Real Life Kinda Sucks

Aug 28, 2006 22:10

So I started my internship today and the old adage 'sink or swim' definitely applies. I thought I would be okay having had no preparation but the first half hour I was seriously thinking about walking out. When anyone asked me "Have you done..." or "Do you have any experience with..." and all I could say was no, I felt like I shouldn't even be there. They told me that in time, I will be totally in charge of the Obituary Section, and editing the Business section and pagination... which after spending 6 hours there today, I still don't know what it means. I think it's basically just layout and deciding how to structure the page so that everything fits. The computer programs are gonna be the hard thing to learn. There's a lot that I'm only gonna be able to really figure out once I actually get on a computer.

I am absolutely terrified of screwing up. I don't want to mess up and have to live it down... this isn't like camp where I can mess something up and rather than be a serious problem, it becomes more of a joke. Oh Prifti screwed up again, Silly Dana. No. Here, if I screw up, its in print, it's serious. It's definitely not a joke.
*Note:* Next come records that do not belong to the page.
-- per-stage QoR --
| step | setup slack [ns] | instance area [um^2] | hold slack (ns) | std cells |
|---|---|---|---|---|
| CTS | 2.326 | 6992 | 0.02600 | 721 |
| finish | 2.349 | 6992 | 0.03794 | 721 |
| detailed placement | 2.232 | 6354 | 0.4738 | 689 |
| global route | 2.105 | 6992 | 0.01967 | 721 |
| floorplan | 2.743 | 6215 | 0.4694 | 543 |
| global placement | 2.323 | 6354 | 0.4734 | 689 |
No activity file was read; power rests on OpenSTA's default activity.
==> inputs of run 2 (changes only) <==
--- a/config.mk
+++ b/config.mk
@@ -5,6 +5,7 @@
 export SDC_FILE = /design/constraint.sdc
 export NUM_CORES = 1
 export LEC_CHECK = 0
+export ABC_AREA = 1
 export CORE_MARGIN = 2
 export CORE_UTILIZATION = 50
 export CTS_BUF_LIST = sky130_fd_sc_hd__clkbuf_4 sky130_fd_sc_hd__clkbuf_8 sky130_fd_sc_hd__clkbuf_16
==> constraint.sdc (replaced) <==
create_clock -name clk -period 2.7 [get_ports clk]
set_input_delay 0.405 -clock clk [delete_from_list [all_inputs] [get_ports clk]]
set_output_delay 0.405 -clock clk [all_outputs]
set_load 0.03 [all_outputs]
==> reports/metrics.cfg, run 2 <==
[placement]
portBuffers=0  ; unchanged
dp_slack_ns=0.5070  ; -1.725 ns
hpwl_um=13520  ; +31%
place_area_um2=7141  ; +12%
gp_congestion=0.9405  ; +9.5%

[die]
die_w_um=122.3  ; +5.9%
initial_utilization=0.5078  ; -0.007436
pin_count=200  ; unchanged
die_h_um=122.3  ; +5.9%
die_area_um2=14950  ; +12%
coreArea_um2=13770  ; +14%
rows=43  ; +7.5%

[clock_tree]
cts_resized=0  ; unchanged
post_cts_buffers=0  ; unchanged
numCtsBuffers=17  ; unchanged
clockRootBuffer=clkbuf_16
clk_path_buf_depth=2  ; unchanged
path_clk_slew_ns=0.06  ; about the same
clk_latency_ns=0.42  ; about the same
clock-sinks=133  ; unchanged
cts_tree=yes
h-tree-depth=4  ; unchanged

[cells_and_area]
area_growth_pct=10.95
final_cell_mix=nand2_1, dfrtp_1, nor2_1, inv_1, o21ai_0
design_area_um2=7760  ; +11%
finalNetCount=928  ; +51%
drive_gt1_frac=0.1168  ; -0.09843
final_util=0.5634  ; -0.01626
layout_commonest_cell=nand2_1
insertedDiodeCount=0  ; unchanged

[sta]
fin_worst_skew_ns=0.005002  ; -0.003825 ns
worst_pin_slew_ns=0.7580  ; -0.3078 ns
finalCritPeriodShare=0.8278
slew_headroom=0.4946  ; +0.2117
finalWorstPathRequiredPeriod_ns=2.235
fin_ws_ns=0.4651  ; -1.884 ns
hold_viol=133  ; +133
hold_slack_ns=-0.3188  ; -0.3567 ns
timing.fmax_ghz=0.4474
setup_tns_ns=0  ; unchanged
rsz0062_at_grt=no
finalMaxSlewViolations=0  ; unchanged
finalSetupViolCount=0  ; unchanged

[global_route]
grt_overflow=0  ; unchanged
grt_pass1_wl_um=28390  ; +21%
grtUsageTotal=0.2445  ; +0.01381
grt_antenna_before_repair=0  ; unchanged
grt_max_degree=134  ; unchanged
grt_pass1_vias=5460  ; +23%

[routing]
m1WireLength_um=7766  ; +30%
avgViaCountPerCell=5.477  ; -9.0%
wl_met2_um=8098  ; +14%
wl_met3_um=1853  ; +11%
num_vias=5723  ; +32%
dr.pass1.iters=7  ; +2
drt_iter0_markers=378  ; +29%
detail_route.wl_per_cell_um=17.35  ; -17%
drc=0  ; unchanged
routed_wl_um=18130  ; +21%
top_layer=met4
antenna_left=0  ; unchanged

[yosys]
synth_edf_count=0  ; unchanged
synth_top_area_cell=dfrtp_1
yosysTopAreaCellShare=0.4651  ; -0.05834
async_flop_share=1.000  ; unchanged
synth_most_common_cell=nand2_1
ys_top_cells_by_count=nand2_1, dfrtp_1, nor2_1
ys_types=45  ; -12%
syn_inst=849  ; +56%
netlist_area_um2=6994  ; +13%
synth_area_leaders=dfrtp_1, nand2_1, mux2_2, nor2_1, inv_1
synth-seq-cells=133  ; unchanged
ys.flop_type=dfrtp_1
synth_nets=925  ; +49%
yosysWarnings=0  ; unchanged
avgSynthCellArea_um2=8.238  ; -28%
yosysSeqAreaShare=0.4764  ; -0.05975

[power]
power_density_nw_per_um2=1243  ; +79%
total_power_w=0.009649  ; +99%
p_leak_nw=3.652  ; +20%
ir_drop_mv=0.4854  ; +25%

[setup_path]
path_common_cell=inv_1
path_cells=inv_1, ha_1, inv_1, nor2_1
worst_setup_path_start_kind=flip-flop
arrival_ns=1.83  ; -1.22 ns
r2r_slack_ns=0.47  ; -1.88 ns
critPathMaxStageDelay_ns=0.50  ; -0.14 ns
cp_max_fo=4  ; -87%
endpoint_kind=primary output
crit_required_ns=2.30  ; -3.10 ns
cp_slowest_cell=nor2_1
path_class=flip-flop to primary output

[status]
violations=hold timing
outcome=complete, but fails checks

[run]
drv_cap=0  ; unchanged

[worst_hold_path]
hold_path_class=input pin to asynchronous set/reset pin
I miss camp. I hate that it's going on without me. The highlight of my day was a voicemail that Liz left me around 4. She talked a little bit and then James and John got on the phone and talked to me. I could hear Jake in the background telling them to keep talking. They didn't get that I wasn't actually gonna talk back to them. It was pretty much the best voicemail I've ever gotten in my life. I can't wait to come home. This semester is gonna suck if everyday life is just a filler until I can go home again and see my friends.